Be the first to read our first Ebook!

In the Age of AutoML, we are all Data Scientists! | Artificial Intelligence (AI) has become increasingly essential to our daily routine lives.

PREDICTING A KAGGLE COMPETITION BASELINE: TITANIC SPACESHIP DATASET BY USING SMARTPREDICT PLATFORM

Published on May 31, 2022 by Niaina Tahiana A

Predicting a Kaggle competition baseline: Titanic SpaceShip dataset by using SmartPredict platform

Introduction :

In this tutorial, we will learn how to do prediction with a Kaggle competition baseline with the Titanic SpaceShip dataset. It consists of predicting whether a passenger was transported to an alternate dimension during the Spaceship Titanic's collision with the spacetime anomaly.  You can download this dataset at this link https://www.kaggle.com/competitions/spaceship-titanic/data. This dataset contains a set of personal records recovered from the ship’s damaged computer system. 

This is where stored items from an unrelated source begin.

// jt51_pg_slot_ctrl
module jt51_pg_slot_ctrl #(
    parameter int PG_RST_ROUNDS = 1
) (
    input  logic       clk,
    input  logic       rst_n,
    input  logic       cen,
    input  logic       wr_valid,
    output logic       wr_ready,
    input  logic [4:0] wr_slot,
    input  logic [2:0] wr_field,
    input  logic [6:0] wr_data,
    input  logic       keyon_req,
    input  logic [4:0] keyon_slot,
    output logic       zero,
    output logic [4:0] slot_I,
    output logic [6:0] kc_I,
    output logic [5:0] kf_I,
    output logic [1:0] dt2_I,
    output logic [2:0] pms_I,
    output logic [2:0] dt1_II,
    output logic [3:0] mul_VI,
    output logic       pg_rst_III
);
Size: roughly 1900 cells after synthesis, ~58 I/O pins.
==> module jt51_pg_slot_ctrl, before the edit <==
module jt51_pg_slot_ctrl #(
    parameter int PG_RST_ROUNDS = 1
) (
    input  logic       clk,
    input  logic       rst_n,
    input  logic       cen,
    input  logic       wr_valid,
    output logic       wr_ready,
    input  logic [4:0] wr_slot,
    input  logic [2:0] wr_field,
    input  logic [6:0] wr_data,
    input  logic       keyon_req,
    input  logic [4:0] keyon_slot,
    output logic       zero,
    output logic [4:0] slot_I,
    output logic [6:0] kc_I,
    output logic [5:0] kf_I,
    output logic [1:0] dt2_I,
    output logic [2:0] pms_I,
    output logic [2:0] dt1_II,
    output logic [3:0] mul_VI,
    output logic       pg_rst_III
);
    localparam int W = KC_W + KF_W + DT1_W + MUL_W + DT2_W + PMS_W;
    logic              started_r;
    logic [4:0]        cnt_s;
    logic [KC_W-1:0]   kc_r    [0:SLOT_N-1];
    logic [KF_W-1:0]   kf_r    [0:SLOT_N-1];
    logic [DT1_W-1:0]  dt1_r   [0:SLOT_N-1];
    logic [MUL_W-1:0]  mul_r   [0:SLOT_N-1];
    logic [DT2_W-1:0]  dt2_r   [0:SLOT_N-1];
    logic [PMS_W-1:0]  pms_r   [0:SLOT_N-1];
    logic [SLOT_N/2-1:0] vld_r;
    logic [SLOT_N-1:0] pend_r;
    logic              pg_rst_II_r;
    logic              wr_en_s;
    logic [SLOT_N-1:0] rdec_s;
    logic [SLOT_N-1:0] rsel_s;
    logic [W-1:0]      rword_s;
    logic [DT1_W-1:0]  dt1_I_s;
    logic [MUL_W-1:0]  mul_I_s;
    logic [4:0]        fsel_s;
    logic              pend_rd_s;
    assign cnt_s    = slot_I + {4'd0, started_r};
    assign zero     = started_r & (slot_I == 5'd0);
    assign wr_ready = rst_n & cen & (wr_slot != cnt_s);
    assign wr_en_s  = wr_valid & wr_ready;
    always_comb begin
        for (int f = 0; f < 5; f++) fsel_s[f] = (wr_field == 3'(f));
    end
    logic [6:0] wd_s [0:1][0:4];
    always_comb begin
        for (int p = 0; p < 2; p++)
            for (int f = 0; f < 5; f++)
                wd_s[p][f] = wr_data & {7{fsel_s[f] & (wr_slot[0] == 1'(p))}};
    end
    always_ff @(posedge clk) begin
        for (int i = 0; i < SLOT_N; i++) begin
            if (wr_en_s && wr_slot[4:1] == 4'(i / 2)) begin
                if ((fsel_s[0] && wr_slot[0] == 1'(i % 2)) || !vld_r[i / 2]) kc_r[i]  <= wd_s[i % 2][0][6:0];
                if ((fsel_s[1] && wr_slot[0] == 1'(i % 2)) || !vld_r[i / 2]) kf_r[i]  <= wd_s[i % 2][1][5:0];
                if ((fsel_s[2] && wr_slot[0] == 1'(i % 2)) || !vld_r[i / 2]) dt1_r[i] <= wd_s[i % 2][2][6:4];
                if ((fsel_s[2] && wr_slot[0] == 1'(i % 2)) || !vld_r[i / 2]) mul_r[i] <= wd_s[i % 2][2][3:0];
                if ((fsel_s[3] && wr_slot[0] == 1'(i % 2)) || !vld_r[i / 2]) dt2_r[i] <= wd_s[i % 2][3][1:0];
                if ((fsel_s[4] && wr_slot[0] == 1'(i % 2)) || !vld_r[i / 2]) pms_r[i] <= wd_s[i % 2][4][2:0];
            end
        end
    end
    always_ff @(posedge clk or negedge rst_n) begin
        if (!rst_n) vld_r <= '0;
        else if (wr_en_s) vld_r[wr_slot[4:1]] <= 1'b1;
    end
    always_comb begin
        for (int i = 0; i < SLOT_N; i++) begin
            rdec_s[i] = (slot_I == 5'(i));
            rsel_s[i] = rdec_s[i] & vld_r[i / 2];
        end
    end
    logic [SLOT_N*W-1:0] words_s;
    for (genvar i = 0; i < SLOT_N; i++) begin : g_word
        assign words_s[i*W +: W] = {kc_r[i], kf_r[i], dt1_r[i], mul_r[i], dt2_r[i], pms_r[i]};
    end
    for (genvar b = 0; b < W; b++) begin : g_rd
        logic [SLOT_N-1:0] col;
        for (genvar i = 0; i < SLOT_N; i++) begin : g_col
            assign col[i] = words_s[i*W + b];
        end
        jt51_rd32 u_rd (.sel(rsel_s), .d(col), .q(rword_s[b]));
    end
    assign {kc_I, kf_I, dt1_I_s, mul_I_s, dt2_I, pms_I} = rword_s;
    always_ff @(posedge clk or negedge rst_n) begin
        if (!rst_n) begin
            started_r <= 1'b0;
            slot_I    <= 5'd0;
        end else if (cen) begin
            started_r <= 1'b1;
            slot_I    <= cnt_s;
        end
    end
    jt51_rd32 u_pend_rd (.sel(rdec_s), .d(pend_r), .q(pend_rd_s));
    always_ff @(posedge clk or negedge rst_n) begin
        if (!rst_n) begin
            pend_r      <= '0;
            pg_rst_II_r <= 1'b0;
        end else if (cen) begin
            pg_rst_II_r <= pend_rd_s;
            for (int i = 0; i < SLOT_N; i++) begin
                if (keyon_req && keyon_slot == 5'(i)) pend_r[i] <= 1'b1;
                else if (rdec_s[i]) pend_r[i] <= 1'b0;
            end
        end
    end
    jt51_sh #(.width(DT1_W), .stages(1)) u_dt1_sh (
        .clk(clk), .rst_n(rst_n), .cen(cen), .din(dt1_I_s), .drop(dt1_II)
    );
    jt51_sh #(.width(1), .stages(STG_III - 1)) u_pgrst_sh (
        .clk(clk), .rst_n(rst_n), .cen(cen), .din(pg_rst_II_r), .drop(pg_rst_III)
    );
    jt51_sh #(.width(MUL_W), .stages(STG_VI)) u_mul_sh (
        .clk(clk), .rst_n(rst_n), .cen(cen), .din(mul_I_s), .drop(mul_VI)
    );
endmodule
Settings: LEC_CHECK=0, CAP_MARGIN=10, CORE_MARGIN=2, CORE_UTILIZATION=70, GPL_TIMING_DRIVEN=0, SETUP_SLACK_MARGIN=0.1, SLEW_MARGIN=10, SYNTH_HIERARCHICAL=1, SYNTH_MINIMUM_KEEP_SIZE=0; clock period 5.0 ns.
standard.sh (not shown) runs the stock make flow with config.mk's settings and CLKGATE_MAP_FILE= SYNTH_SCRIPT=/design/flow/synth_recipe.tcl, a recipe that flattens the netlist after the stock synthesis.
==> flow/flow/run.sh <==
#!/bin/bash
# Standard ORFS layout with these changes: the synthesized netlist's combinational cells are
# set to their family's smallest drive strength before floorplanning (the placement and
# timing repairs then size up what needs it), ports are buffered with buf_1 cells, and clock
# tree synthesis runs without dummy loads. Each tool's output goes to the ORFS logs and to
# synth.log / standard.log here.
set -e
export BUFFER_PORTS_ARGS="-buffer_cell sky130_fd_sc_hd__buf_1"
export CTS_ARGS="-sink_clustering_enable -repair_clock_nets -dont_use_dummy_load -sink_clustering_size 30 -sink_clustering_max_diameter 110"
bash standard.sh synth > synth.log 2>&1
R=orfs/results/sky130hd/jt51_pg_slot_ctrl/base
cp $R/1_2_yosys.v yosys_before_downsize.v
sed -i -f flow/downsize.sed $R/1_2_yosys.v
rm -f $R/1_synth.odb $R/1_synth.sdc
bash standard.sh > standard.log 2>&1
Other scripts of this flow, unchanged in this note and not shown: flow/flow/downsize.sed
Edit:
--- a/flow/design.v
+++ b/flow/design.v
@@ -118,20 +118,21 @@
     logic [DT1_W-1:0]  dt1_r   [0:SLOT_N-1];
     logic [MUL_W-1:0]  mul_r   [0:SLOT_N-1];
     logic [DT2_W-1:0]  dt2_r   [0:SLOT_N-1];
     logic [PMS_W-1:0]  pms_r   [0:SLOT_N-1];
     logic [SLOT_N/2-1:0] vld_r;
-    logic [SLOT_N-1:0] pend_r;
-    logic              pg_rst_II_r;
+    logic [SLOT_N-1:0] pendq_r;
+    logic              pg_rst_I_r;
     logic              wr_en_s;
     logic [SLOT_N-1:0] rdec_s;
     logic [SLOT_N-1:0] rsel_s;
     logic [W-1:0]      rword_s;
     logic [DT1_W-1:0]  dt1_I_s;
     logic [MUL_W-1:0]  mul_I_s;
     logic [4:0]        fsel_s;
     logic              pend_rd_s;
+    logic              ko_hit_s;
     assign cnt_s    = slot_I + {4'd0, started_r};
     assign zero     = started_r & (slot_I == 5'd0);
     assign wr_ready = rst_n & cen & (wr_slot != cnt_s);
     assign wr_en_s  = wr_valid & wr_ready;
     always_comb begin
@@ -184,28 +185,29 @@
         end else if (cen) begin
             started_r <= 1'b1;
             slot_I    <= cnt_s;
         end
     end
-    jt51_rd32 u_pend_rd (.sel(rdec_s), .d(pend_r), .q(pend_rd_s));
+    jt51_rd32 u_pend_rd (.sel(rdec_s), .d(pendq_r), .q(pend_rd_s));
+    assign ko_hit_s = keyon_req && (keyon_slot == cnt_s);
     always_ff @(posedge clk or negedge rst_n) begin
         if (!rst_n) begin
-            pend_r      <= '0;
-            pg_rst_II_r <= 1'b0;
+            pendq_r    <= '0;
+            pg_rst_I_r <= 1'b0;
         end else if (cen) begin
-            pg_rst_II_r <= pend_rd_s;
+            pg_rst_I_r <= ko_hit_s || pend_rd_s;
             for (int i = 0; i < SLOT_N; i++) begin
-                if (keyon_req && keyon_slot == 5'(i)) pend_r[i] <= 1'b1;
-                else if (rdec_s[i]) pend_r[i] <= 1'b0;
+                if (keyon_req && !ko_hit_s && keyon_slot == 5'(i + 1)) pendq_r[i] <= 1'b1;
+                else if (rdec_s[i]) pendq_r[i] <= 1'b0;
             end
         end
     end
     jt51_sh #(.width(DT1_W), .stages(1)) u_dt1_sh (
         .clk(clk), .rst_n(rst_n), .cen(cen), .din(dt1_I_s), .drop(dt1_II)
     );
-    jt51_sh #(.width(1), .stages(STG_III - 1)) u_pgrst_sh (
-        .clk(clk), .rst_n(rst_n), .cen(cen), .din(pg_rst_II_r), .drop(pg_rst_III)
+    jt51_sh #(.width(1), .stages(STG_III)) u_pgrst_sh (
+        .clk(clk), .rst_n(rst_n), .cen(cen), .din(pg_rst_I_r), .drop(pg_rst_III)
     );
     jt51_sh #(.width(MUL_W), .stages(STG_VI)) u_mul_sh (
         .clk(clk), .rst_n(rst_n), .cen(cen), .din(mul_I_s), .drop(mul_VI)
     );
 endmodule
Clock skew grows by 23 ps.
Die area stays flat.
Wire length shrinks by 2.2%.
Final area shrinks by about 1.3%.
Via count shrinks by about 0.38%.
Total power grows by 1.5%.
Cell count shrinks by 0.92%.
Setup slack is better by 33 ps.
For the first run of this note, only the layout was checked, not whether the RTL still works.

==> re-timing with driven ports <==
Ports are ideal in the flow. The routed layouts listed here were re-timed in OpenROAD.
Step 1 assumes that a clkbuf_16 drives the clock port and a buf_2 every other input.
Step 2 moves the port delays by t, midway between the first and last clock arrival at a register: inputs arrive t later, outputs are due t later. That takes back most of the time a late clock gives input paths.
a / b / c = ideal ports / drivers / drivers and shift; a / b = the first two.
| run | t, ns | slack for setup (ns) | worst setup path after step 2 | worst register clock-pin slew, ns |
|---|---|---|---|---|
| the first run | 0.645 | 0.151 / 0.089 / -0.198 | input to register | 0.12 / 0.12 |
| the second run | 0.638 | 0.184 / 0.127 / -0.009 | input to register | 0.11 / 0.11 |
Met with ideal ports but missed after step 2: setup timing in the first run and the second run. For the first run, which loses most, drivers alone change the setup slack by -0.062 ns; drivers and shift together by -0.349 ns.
Source: an optimization exercise on an open RTL-to-GDS flow (aim: small area, a short achievable clock period and few clock cycles per item). Production flows keep margins and buffers that such runs may drop.
At most, simulation tests tie the RTL to the original design; equivalence was not proved.
No activity file was given, so power comes from the tool's default toggle rates.

before:
==> flow/design.v <==
module sha256_msg_sched #(
  parameter int IN_W   = 8,
  parameter int ROUNDS = 64
) (
  input  logic            clk,
  input  logic            rst,
  input  logic            abort,
  input  logic [IN_W-1:0] in_data,
  input  logic            in_valid,
  output logic            in_ready,
  output logic [31:0]     w_data,
  output logic [5:0]      w_idx,
  output logic            w_valid,
  input  logic            w_ready,
  output logic            busy,
  output logic            dbg_state
);
  logic [31:0] r_win [16];
  logic [31:0] r_sa, r_sb;  
  logic [31:0] r_out;    
  logic [23:0] r_pk;     
  logic [1:0]  r_b;      
  logic        r_v;      
  logic        r_wp;     
  logic [5:0]  r_idxn;   
  logic [3:0]  r_ph;     
  logic        r_nrdy;   
  logic        r_busy;
  logic [3:0]  r_we;     
  logic        r_al;     
  logic [5:0]  r_idx;
  logic [5:0]  w_nxt;
  logic        w_wr_now;
  logic        w_in_fire;
  logic        w_cmpl;
  logic        w_take;
  logic        w_comp;
  logic [31:0] w_word;
  logic [31:0] w_new;
  logic [1:0]  n_b;
  logic        n_v, n_wp;
  logic [5:0]  n_idx;
  logic [3:0]  n_ph;
  logic [3:0]  n_d;
  logic [5:0]  n_nxt;
  logic        n_rdy;
  function automatic logic [31:0] f_sigma0(input logic [31:0] x);
    f_sigma0 = ((x >> 7) | (x << 25)) ^ ((x >> 18) | (x << 14)) ^ (x >> 3);
  endfunction
  function automatic logic [31:0] f_sigma1(input logic [31:0] x);
    f_sigma1 = ((x >> 17) | (x << 15)) ^ ((x >> 19) | (x << 13)) ^ (x >> 10);
  endfunction
  assign r_idx      = ~r_idxn;
  assign w_nxt      = r_idx + 6'd1;
  assign w_wr_now   = |r_we;
  assign in_ready   = ~r_nrdy;
  assign w_valid    = r_v;
  assign dbg_state  = r_v;
  assign w_data     = r_out;
  assign w_idx      = r_idx;
  assign busy       = r_busy;
  assign w_in_fire  = in_valid & ~r_nrdy & ~abort;
  assign w_cmpl     = w_in_fire & (r_b == 2'd3);
  assign w_take     = r_v & w_ready & ~abort;
  assign w_comp     = r_al & (~r_v | w_ready) & ~abort;
  assign w_word     = {r_pk, in_data};
  assign w_new      = r_sa + r_sb;
  always_comb begin
    n_b   = r_b;
    n_v   = r_v;
    n_wp  = r_wp;
    n_idx = r_idx;
    n_ph  = r_ph + 4'd1;
    if (abort) begin
      n_b   = 2'd0;
      n_v   = 1'b0;
      n_wp  = 1'b0;
      n_idx = 6'd63;
    end else begin
      if (w_in_fire) n_b = r_b + 2'd1;
      if (w_take) n_v = 1'b0;
      if (w_wr_now) n_wp = 1'b0;
      if (w_cmpl) begin
        n_v   = 1'b1;
        n_wp  = 1'b1;
        n_idx = w_nxt;
        if (w_nxt == 6'd0) n_ph = 4'd3;
      end
      if (w_comp) begin
        n_v   = 1'b1;
        n_idx = w_nxt;
      end
    end
    n_d   = n_idx[3:0] - n_ph;                        
    n_nxt = n_idx + 6'd1;
    n_rdy = (n_b != 2'd3) |
            (((n_idx == 6'd63) | ((n_idx[5:4] == 2'd0) & (n_idx[3:0] != 4'd15))) &
             ~n_v & (~n_wp | (n_d[1:0] == 2'd0)));
  end
  always_ff @(posedge clk) begin
    r_we[0] <= n_wp & (n_d == 4'd4);
    r_we[1] <= n_wp & (n_d == 4'd8);
    r_we[2] <= n_wp & (n_d == 4'd12);
    r_we[3] <= n_wp & (n_d == 4'd0);
  end
  always_ff @(posedge clk or posedge rst) begin
    if (rst) begin
      r_b    <= 2'd0;
      r_v    <= 1'b0;
      r_wp   <= 1'b0;
      r_idxn <= 6'd0;
      r_nrdy <= 1'b0;
      r_busy <= 1'b0;
      r_al   <= 1'b0;
    end else begin
      r_b    <= n_b;
      r_v    <= n_v;
      r_wp   <= n_wp;
      r_idxn <= ~n_idx;
      r_nrdy <= ~n_rdy;
      r_busy <= (n_b != 2'd0) | n_v | (n_idx != 6'd63);
      r_al   <= (n_nxt[5:4] != 2'd0) & ~n_wp & (n_ph == n_nxt[3:0]);
    end
  end
  always_ff @(posedge clk) begin
    r_ph <= n_ph;
    if (w_in_fire && r_b != 2'd3) r_pk <= {r_pk[15:0], in_data};
    if (w_cmpl)      r_out <= w_word;
    else if (w_comp) r_out <= w_new;
    for (int i = 0; i < 15; i++) r_win[i] <= r_win[i+1];
    if (r_we[0]) r_win[3]  <= r_out;
    if (r_we[1]) r_win[7]  <= r_out;
    if (r_we[2]) r_win[11] <= r_out;
    if (w_comp)       r_win[15] <= w_new;
    else if (r_we[3]) r_win[15] <= r_out;
    else              r_win[15] <= r_win[0];
    r_sa <= f_sigma1(r_win[15]) + r_win[10];
    r_sb <= f_sigma0(r_win[2]) + r_win[1];
  end
endmodule
==> flow/config.mk <==
export PLATFORM = sky130hd
export DESIGN_NAME = sha256_msg_sched
export DESIGN_NICKNAME = sha256_msg_sched
export VERILOG_FILES = /design/flow/design.v
export SDC_FILE = /design/flow/constraint.sdc
export NUM_CORES = 4
export LEC_CHECK = 0
export CAP_MARGIN = 20
export CORE_MARGIN = 2
export CORE_UTILIZATION = 55
export CTS_BUF_LIST = sky130_fd_sc_hd__clkbuf_8
export CTS_CLUSTER_DIAMETER = 45
export CTS_CLUSTER_SIZE = 20
export SETUP_SLACK_MARGIN = 2.2
export SLEW_MARGIN = 20
==> flow/constraint.sdc <==
create_clock -name core_clock -period 4.6 [get_ports {clk}]
set_input_delay 0.9200 -clock core_clock [delete_from_list [all_inputs] [get_ports {clk}]]
set_output_delay 0.9200 -clock core_clock [all_outputs]
set_load 0.01 [all_outputs]
standard.sh (not shown) runs the stock make flow with config.mk's settings and CLKGATE_MAP_FILE= SYNTH_SCRIPT=/design/flow/synth_recipe.tcl, a recipe that flattens the netlist after the stock synthesis.
==> flow/flow/run.sh <==
#!/bin/bash
# Standard layout, except that synthesis maps logic with a delay-driven abc
# script and without the full/half-adder cell step. Registers are untouched:
# they are mapped before abc runs, exactly as in synth_recipe.tcl.
set -euo pipefail
here=$(pwd)
# synthesis script: synth_recipe.tcl with abc pointed at flow/abc_fast.script
{
  echo 'proc abc {args} {'
  echo '  set i [lsearch $args -script]'
  echo "  if {\$i >= 0} { lset args [expr {\$i+1}] $here/flow/abc_fast.script }"
  echo '  yosys abc {*}$args'
  echo '}'
  cat synth_recipe.tcl
} > my_synth.tcl
sed -e "s#SYNTH_SCRIPT=[^ ]*#SYNTH_SCRIPT=$here/my_synth.tcl ADDER_MAP_FILE= ABC_CLOCK_PERIOD_IN_PS=1500#" standard.sh > my_standard.sh
bash my_standard.sh > flow_make.log 2>&1
==> flow/flow/abc_fast.script <==
&get -n
&st
&if -g
&st
&dch
&nf {D}
&put
buffer -c
topo
stime -c
upsize -c {D}
dnsize -c {D}
Testbench counts of before, summed over its fixed seeds: cycles 21,336, blocks 192.
Here is what was changed in the inputs of after compared with before.
-- flow/design.v --
<<< before, line 17
);
  logic [31:0] r_win [16];
  logic [31:0] r_sa, r_sb;  
  logic [31:0] r_out;    
  logic [23:0] r_pk;     
>>> after, line 17
);
  logic [31:0] r_win [16];
  logic [31:0] r_s0x;      
  logic [31:0] r_s0a;      
  logic [31:0] r_e;        
  logic [31:0] r_s1x;      
  logic [31:0] r_out;    
  logic [23:0] r_pk;     
<<< before, line 65
  assign w_comp     = r_al & (~r_v | w_ready) & ~abort;
  assign w_word     = {r_pk, in_data};
  assign w_new      = r_sa + r_sb;
  always_comb begin
    n_b   = r_b;
>>> after, line 68
  assign w_comp     = r_al & (~r_v | w_ready) & ~abort;
  assign w_word     = {r_pk, in_data};
  assign w_new      = r_s1x + r_e;
  always_comb begin
    n_b   = r_b;
<<< before, line 135
    else if (r_we[3]) r_win[15] <= r_out;
    else              r_win[15] <= r_win[0];
    r_sa <= f_sigma1(r_win[15]) + r_win[10];
    r_sb <= f_sigma0(r_win[2]) + r_win[1];
  end
endmodule
>>> after, line 138
    else if (r_we[3]) r_win[15] <= r_out;
    else              r_win[15] <= r_win[0];
    r_s0x <= f_sigma0(r_win[4]);
    r_s0a <= r_s0x + r_win[2];
    r_e   <= r_s0a + r_win[10];
    r_s1x <= f_sigma1(r_win[15]);
  end
endmodule
Findings:
Against before as the reference, after delivers a lower design area. | final total power | lower: before |. Classification of the worst setup path: input pin to flop -> after, flop to flop -> before. Delta(fraction of layout cells with a size suffix above 1, after - before) < 0. Compared to before, after reaches a higher achievable clock. Against before, after reports a proportion of synthesized area in mux cells that is lower. On largest driver fanout on the critical path, the lower figure sits with before, not after. The worst slack at placement in after sits 0.070 ns above the value recorded for before. Sum of routed wire segments on met1 came out higher on after than on before.
For after, only the layout was checked, not whether the RTL still works.

==> re-timing with driven ports <==
No port has a modelled driver above. Below, the same layouts with a new extraction and two added sets of constraints.
Step 1 assumes that a clkbuf_16 drives the clock port and a buf_2 every other input.
Step 2 also shifts input and output timing later by t, the mid clock arrival at the registers, as if the neighbouring blocks saw the same clock.
a / b / c = no drivers / after step 1 / after step 2; a / b = the first two.
run | t (ns) | setup WS [ns] | clock arrival spread, ns | cell pins on the clock port's net
before | 0.714 | 2.021 / 2.021 / 1.522 | 0.034 / 0.035 | 1
after | 0.753 | 2.170 / 2.135 / 1.443 | 0.042 / 0.042 | 1
After both steps every run listed still meets setup and hold. For after, which loses most, drivers alone change the setup slack by -0.035 ns; drivers and shift together by -0.727 ns.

With this use case, let us help you to explore the SmartPredict Platform, how to create projects, how to run projects, how to create predictions, etc … SmartPredict procures multiple features and functionalities useful for AI projects. It contains a drag and drops functionality and many modules for building projects.

Now, let’s get started :) 

Log in SmartPredict :

If you don’t have a SmartPredict account, you should sign up here https://cloud.smartpredict.ai/register-choice. But if you already have an account, you just sign in here https://cloud.smartpredict.ai/login.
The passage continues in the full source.